The mechanism of cholesterol reduction by LAB takes place by different bioactivities which include the inhibition of the hydroxymethylglutaryl coenzyme A reductase (Homma, 1988), uptake and/or co-precipitation of cholesterol (Tahri et al., 1996), cholesterol binding to cell walls (García et al., 2012), co-precipitation of cholesterol with deconjugated bile, production of short chain fatty acids during fermentation in the presence of prebiotics (Preter et al., 2007), enzymatic deconjugation of bile acids by bile-salt hydrolase (Lambert et al., 2008), incorporation of cholesterol into the cellular membranes during growth (Lye et al., 2010a) and conversion of cholesterol into coprostanol using cholesterol reductase (Lye et al., 2010b). However, degradation of cholesterol by extracellular cholesterol oxidase enzyme has been suggested by different microorganisms, other than LAB, such as Streptomyces natalensis (Mendes et al., 2007), Bacillus sp. SFF34 (Rhee et al., 2002), Rhodococcus erythropolis and Nocardia rhodochrous (MacLachlan et al., 2000). Cholesterol oxidase catalyzes the oxidation of cholesterol to 4-cholesten-3-one (MacLachlan et al. 2000). In the present study, although the CFS of the tested strains GMK01, GMK02 and GMK03 showed cholesterol degrading ability (Table 1), 4-cholesten-3-one was detected after degradation of cholesterol by the living cells of GMK03 (Fig. 3). However, 4-cholesten-3-one has not been detected when the other two strains were used. This means that strain GMK01 and GMK02 may degrade cholesterol using another mechanism or their living cells can further use 4-cholesten-3-one as a hydrocarbon source. This result indicated that the studied strains may degrade cholesterol by different mechanisms and may suggest a new possibility for the mechanism underlying cholesterol reduction by LAB (such as Leuconostoc mesenteroides), differing from the conclusions of previous studies (discussed above). As the LAB are facultative anaerobes, cholesterol reductase (Lye et al., 2010b) and cholesterol oxidase (the present study) could be incorporated in the degradation of cholesterol.

Fig. 3.

Representative HPLC diagram showed formation of 4-cholesten-3-one (at 6.421 and 6.324 min) and residual cholesterol (at 7.822 and 7.852 min) in MSC broth after 3 days of fermentation by Leuconostoc mesenteroides GMK03. Cells were inoculated into MSC broth without treatment (A) and after treatment with gastrointestinal juice (B)

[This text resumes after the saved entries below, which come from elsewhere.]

===== src/rtl/vx_ibuffer_sched.sv =====
// Per-warp instruction FIFOs feeding a round-robin issue stage with a registered output.
// Optional feature: define VX_IBUF_BYPASS_EN to let an enqueue to an idle buffer skip its queue.
module vx_ibuffer_sched #(
    parameter int  NUM_WARPS = 4,
    parameter int  DEPTH     = 4,
    parameter int  DATAW     = 64,
    localparam int WIDW      = $clog2(NUM_WARPS),
    localparam int CNTW      = $clog2(DEPTH + 1)
) (
    input  logic                      clk,
    input  logic                      reset_n,
    input  logic                      enq_valid,
    input  logic [WIDW-1:0]           enq_wid,
    input  logic [DATAW-1:0]          enq_data,
    output logic                      enq_ready,
    output logic                      deq_valid,
    output logic [WIDW-1:0]           deq_wid,
    output logic [DATAW-1:0]          deq_data,
    input  logic                      deq_ready,
    input  logic [NUM_WARPS-1:0]      stall_mask,
    input  logic                      flush_valid,
    input  logic [WIDW-1:0]           flush_wid,
    output logic [NUM_WARPS*CNTW-1:0] used,
    output logic [NUM_WARPS-1:0]      empty_mask,
    output logic [NUM_WARPS-1:0]      full_mask
);
    localparam int PTRW = $clog2(DEPTH);

    logic [DATAW-1:0] mem_q    [NUM_WARPS][DEPTH];
    logic [PTRW-1:0]  rd_ptr_q [NUM_WARPS];
    logic [PTRW-1:0]  rd_ptr_d [NUM_WARPS];
    logic [PTRW-1:0]  wr_ptr_q [NUM_WARPS];
    logic [PTRW-1:0]  wr_ptr_d [NUM_WARPS];
    logic [CNTW-1:0]  used_q   [NUM_WARPS];
    logic [CNTW-1:0]  used_d   [NUM_WARPS];

    logic             deq_valid_q, deq_valid_d;
    logic [WIDW-1:0]  deq_wid_q, deq_wid_d;
    logic [DATAW-1:0] deq_data_q, deq_data_d;
    logic [WIDW-1:0]  rr_ptr_q, rr_ptr_d;

    logic [NUM_WARPS-1:0] flush_hit, eligible, push, pop;
    logic                 load, enq_fire, any_elig, bypass;
    logic [WIDW-1:0]      grant;

    function automatic logic [PTRW-1:0] ptr_inc(input logic [PTRW-1:0] p);
        return (p == PTRW'(DEPTH - 1)) ? '0 : p + PTRW'(1);
    endfunction

    always_comb begin
        for (int w = 0; w < NUM_WARPS; w++) begin
            flush_hit[w]            = flush_valid && (flush_wid == WIDW'(w));
            empty_mask[w]           = (used_q[w] == '0);
            full_mask[w]            = (used_q[w] == CNTW'(DEPTH));
            used[w*CNTW +: CNTW]    = used_q[w];
            eligible[w]             = !empty_mask[w] && !stall_mask[w] && !flush_hit[w];
        end
    end

    assign enq_ready = !full_mask[enq_wid] && !flush_hit[enq_wid];
    assign enq_fire  = enq_valid && enq_ready;
    assign load      = !deq_valid_q || deq_ready;

    // Search starts one past the last granted warp so every eligible warp gets a turn.
    always_comb begin
        // NOTE: every always_comb output gets a default first so no path can infer a latch.
        any_elig = 1'b0;
        grant    = rr_ptr_q;
        for (int i = 1; i <= NUM_WARPS; i++) begin
            if (!any_elig && eligible[(int'(rr_ptr_q) + i) % NUM_WARPS]) begin
                any_elig = 1'b1;
                grant    = WIDW'((int'(rr_ptr_q) + i) % NUM_WARPS);
            end
        end
    end

`ifdef VX_IBUF_BYPASS_EN
    assign bypass = load && !any_elig && enq_fire && empty_mask[enq_wid] && !stall_mask[enq_wid];
`else
    assign bypass = 1'b0;
`endif

    always_comb begin
        for (int w = 0; w < NUM_WARPS; w++) begin
            push[w]     = enq_fire && !bypass && (enq_wid == WIDW'(w));
            pop[w]      = load && any_elig && (grant == WIDW'(w));
            rd_ptr_d[w] = rd_ptr_q[w];
            wr_ptr_d[w] = wr_ptr_q[w];
            used_d[w]   = used_q[w];
            if (flush_hit[w]) begin
                rd_ptr_d[w] = '0;
                wr_ptr_d[w] = '0;
                used_d[w]   = '0;
            end else begin
                if (push[w]) wr_ptr_d[w] = ptr_inc(wr_ptr_q[w]);
                if (pop[w])  rd_ptr_d[w] = ptr_inc(rd_ptr_q[w]);
                used_d[w] = used_q[w] + CNTW'(push[w]) - CNTW'(pop[w]);
            end
        end
    end

    always_comb begin
        deq_valid_d = deq_valid_q;
        deq_wid_d   = deq_wid_q;
        deq_data_d  = deq_data_q;
        rr_ptr_d    = rr_ptr_q;
        if (load) begin
            if (any_elig) begin
                deq_valid_d = 1'b1;
                deq_wid_d   = grant;
                deq_data_d  = mem_q[grant][rd_ptr_q[grant]];
                rr_ptr_d    = grant;
            end else if (bypass) begin
                deq_valid_d = 1'b1;
                deq_wid_d   = enq_wid;
                deq_data_d  = enq_data;
                rr_ptr_d    = enq_wid;
            end else begin
                deq_valid_d = 1'b0;
            end
        end else if (flush_valid && (flush_wid == deq_wid_q)) begin
            // A stalled output belonging to the flushed warp is discarded.
            deq_valid_d = 1'b0;
        end
    end

    // NOTE: the payload array has no reset; used_q gates every read, so stale contents are never visible.
    always_ff @(posedge clk) begin
        for (int w = 0; w < NUM_WARPS; w++) begin
            if (push[w]) mem_q[w][wr_ptr_q[w]] <= enq_data;
        end
    end

    // NOTE: sequential state uses non-blocking assignments so all registers update together at the edge.
    always_ff @(posedge clk or negedge reset_n) begin
        if (!reset_n) begin
            for (int w = 0; w < NUM_WARPS; w++) begin
                rd_ptr_q[w] <= '0;
                wr_ptr_q[w] <= '0;
                used_q[w]   <= '0;
            end
            deq_valid_q <= 1'b0;
            deq_wid_q   <= '0;
            deq_data_q  <= '0;
            rr_ptr_q    <= WIDW'(NUM_WARPS - 1);
        end else begin
            for (int w = 0; w < NUM_WARPS; w++) begin
                rd_ptr_q[w] <= rd_ptr_d[w];
                wr_ptr_q[w] <= wr_ptr_d[w];
                used_q[w]   <= used_d[w];
            end
            deq_valid_q <= deq_valid_d;
            deq_wid_q   <= deq_wid_d;
            deq_data_q  <= deq_data_d;
            rr_ptr_q    <= rr_ptr_d;
        end
    end

    assign deq_valid = deq_valid_q;
    assign deq_wid   = deq_wid_q;
    assign deq_data  = deq_data_q;

endmodule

In conclusion, the strains GMK01, GMK02 and GMK03 have high ability to degrading cholesterol even after exposure to 0.3% bile salts and low acidity (pH 2.5). Moreover, these strains had high ability to adhere to Caco-2 cells. Therefore, the isolated Lactobacillus sakei GMK01, Lactobacillus rhamnosus GMK02 and Leuconostoc mesenteroides GMK03 could be considered as potential probiotic strains for food industry and human nutrition. Since cholest-4-en-3-one has positive uses against obesity, liver disease, and keratinization (Wu et al., 2015), Leu. mesenteroides GMK03 isolated in the present study could be considered as a promise probiotic strain. However, further studies are needed to understand the mechanism of cholesterol degradation using the extracellular cholesterol oxidase especially by Leuconostoc mesenteroides.

Acknowledge    The author would like to thank Prof. Dr. Bahig El-Deeb for his useful suggestions and helps in identification of bacterial isolates.